[src/rtl/efb_pkg.sv]
package efb_pkg;
  localparam int ADDR_W = 32;
  localparam int SR_W   = 16;
  localparam int IDX_W  = 8;
  localparam int LVL_W  = 3;
  localparam int FMT_W  = 4;

  // status word fields
  localparam int SR_TR_HI = 15;
  localparam int SR_TR_LO = 14;
  localparam int SR_SUP   = 13;
  localparam int SR_MST   = 12;
  localparam int SR_IM_HI = 10;
  localparam int SR_IM_LO = 8;

  // exception indices the classifier decodes
  localparam logic [IDX_W-1:0] IX_ADDR_ERR = 8'd3;
  localparam logic [IDX_W-1:0] IX_ILLEGAL  = 8'd4;
  localparam logic [IDX_W-1:0] IX_DIVZ     = 8'd5;
  localparam logic [IDX_W-1:0] IX_BOUNDS   = 8'd6;
  localparam logic [IDX_W-1:0] IX_CONDTRAP = 8'd7;
  localparam logic [IDX_W-1:0] IX_TRACE    = 8'd9;
  localparam logic [IDX_W-1:0] IX_HW_LO    = 8'd24;
  localparam logic [IDX_W-1:0] IX_HW_HI    = 8'd31;
  localparam logic [IDX_W-1:0] IX_SWT_LO   = 8'd32;
  localparam logic [IDX_W-1:0] IX_SWT_HI   = 8'd47;

  // push steps within one frame
  localparam logic [1:0] STEP_EXTRA = 2'd0;
  localparam logic [1:0] STEP_FMTV  = 2'd1;
  localparam logic [1:0] STEP_RET   = 2'd2;
  localparam logic [1:0] STEP_SR    = 2'd3;

  typedef enum logic [1:0] {ST_IDLE, ST_PUSH, ST_FETCH, ST_FIN} seq_state_t;

  typedef struct packed {
    logic [FMT_W-1:0]  fmt;
    logic              extra_en;
    logic [ADDR_W-1:0] extra;
    logic [ADDR_W-1:0] ret;
    logic [SR_W-1:0]   old_sr;
    logic [SR_W-1:0]   entry_sr;
    logic              two_frame;
  } frame_plan_t;

  function automatic logic [SR_W-1:0] entry_sr_f(input logic [SR_W-1:0] sr,
                                                 input logic hw,
                                                 input logic [LVL_W-1:0] lvl);
    logic [SR_W-1:0] s;
    s = sr;
    s[SR_SUP] = 1'b1;
    s[SR_TR_HI:SR_TR_LO] = '0;
    if (hw) s[SR_IM_HI:SR_IM_LO] = lvl;
    return s;
  endfunction

  function automatic logic [SR_W-1:0] fmt_vec_word(input logic [FMT_W-1:0] fmt,
                                                   input logic [IDX_W-1:0] idx);
    return {fmt, 2'b00, idx, 2'b00};
  endfunction

  function automatic logic [ADDR_W-1:0] vec_addr_f(input logic [ADDR_W-1:0] base,
                                                   input logic [IDX_W-1:0] idx);
    return base + {{(ADDR_W-IDX_W-2){1'b0}}, idx, 2'b00};
  endfunction

  function automatic logic in_range(input logic [IDX_W-1:0] v,
                                    input logic [IDX_W-1:0] lo,
                                    input logic [IDX_W-1:0] hi);
    return (v >= lo) && (v <= hi);
  endfunction
endpackage

[src/rtl/efb_classify.sv]
module efb_classify
  import efb_pkg::*;
(
  input  logic [IDX_W-1:0]  idx,
  input  logic              hw,
  input  logic [LVL_W-1:0]  lvl,
  input  logic [ADDR_W-1:0] pc,
  input  logic [SR_W-1:0]   sr,
  output frame_plan_t       plan
);
  logic addr_err;
  logic fault_grp;
  logic swtrap;
  logic hw_idx;

  always_comb begin
    addr_err  = (idx == IX_ADDR_ERR);
    fault_grp = (idx == IX_ILLEGAL) || (idx == IX_DIVZ) || (idx == IX_BOUNDS) ||
                (idx == IX_CONDTRAP) || (idx == IX_TRACE);
    swtrap    = !hw && in_range(idx, IX_SWT_LO, IX_SWT_HI);
    hw_idx    = in_range(idx, IX_HW_LO, IX_HW_HI);

    plan.old_sr    = sr;
    plan.entry_sr  = entry_sr_f(sr, hw, lvl);
    plan.extra_en  = addr_err || fault_grp;
    plan.extra     = fault_grp ? pc : '0;
    plan.fmt       = (addr_err || fault_grp) ? 4'd2 : 4'd0;
    plan.ret       = swtrap ? pc + 32'd2 : pc;
    plan.two_frame = hw && sr[SR_MST] && hw_idx && !(addr_err || fault_grp);
  end
endmodule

----------

-- Exercise --
List each line in the listing that contains the string "typedef".

-- Solution below --
  typedef enum logic [1:0] {ST_IDLE, ST_PUSH, ST_FETCH, ST_FIN} seq_state_t;
  typedef struct packed {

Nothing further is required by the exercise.